Lines holding the string "export" in the listing below are to be copied.

┄┄┄┄┄┄┄┄┄┄┄┄┄┄┄┄┄┄┄┄

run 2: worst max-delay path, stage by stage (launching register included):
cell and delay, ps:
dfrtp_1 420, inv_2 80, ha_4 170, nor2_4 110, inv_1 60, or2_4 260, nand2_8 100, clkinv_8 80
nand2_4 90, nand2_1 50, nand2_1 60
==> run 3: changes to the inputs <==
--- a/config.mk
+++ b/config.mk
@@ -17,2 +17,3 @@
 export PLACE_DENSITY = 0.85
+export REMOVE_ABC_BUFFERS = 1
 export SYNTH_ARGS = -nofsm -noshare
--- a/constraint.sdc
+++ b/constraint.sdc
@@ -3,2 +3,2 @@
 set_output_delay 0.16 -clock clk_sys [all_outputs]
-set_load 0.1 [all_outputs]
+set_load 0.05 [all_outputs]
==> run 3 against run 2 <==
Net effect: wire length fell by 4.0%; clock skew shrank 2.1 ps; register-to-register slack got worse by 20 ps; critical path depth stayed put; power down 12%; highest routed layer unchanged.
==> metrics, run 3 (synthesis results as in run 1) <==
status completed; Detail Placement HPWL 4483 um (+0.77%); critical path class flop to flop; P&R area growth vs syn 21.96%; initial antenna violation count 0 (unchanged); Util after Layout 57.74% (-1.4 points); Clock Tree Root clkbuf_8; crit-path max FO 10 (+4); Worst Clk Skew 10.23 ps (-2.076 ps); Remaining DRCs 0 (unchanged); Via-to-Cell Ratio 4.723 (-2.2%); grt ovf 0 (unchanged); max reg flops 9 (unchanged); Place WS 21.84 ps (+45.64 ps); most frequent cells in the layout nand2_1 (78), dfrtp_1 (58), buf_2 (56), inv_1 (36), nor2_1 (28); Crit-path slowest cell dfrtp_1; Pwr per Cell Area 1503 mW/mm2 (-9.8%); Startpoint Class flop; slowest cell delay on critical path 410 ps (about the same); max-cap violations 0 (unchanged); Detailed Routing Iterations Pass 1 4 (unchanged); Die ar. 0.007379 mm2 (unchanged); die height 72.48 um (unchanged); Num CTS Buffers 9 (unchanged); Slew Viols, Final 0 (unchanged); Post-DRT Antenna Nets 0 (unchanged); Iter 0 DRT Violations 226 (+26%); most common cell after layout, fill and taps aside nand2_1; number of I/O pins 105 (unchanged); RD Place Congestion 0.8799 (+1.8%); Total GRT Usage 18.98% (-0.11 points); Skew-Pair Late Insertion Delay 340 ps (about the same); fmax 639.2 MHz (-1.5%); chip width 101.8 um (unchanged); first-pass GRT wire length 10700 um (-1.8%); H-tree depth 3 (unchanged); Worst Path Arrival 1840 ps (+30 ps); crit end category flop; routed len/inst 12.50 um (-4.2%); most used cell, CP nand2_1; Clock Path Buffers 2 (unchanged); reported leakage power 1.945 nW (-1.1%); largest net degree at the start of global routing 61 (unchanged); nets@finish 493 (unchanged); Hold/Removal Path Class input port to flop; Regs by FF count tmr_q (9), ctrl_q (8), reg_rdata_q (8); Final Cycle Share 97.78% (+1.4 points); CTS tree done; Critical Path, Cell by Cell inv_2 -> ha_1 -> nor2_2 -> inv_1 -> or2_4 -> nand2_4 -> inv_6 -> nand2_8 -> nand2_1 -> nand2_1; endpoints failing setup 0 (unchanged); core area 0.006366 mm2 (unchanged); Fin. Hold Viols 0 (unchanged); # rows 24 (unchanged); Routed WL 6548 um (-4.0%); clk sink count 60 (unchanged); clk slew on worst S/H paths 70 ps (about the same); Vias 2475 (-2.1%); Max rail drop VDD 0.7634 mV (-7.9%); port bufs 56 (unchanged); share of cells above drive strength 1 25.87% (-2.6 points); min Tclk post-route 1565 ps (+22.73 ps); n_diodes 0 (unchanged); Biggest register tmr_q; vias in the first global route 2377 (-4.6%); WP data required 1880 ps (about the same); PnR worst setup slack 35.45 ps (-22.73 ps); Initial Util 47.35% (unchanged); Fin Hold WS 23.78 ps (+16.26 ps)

┄┄┄┄┄┄┄┄┄┄┄┄┄┄┄┄┄┄┄┄

* [Your response]
 export PLACE_DENSITY = 0.85
+export REMOVE_ABC_BUFFERS = 1
 export SYNTH_ARGS = -nofsm -noshare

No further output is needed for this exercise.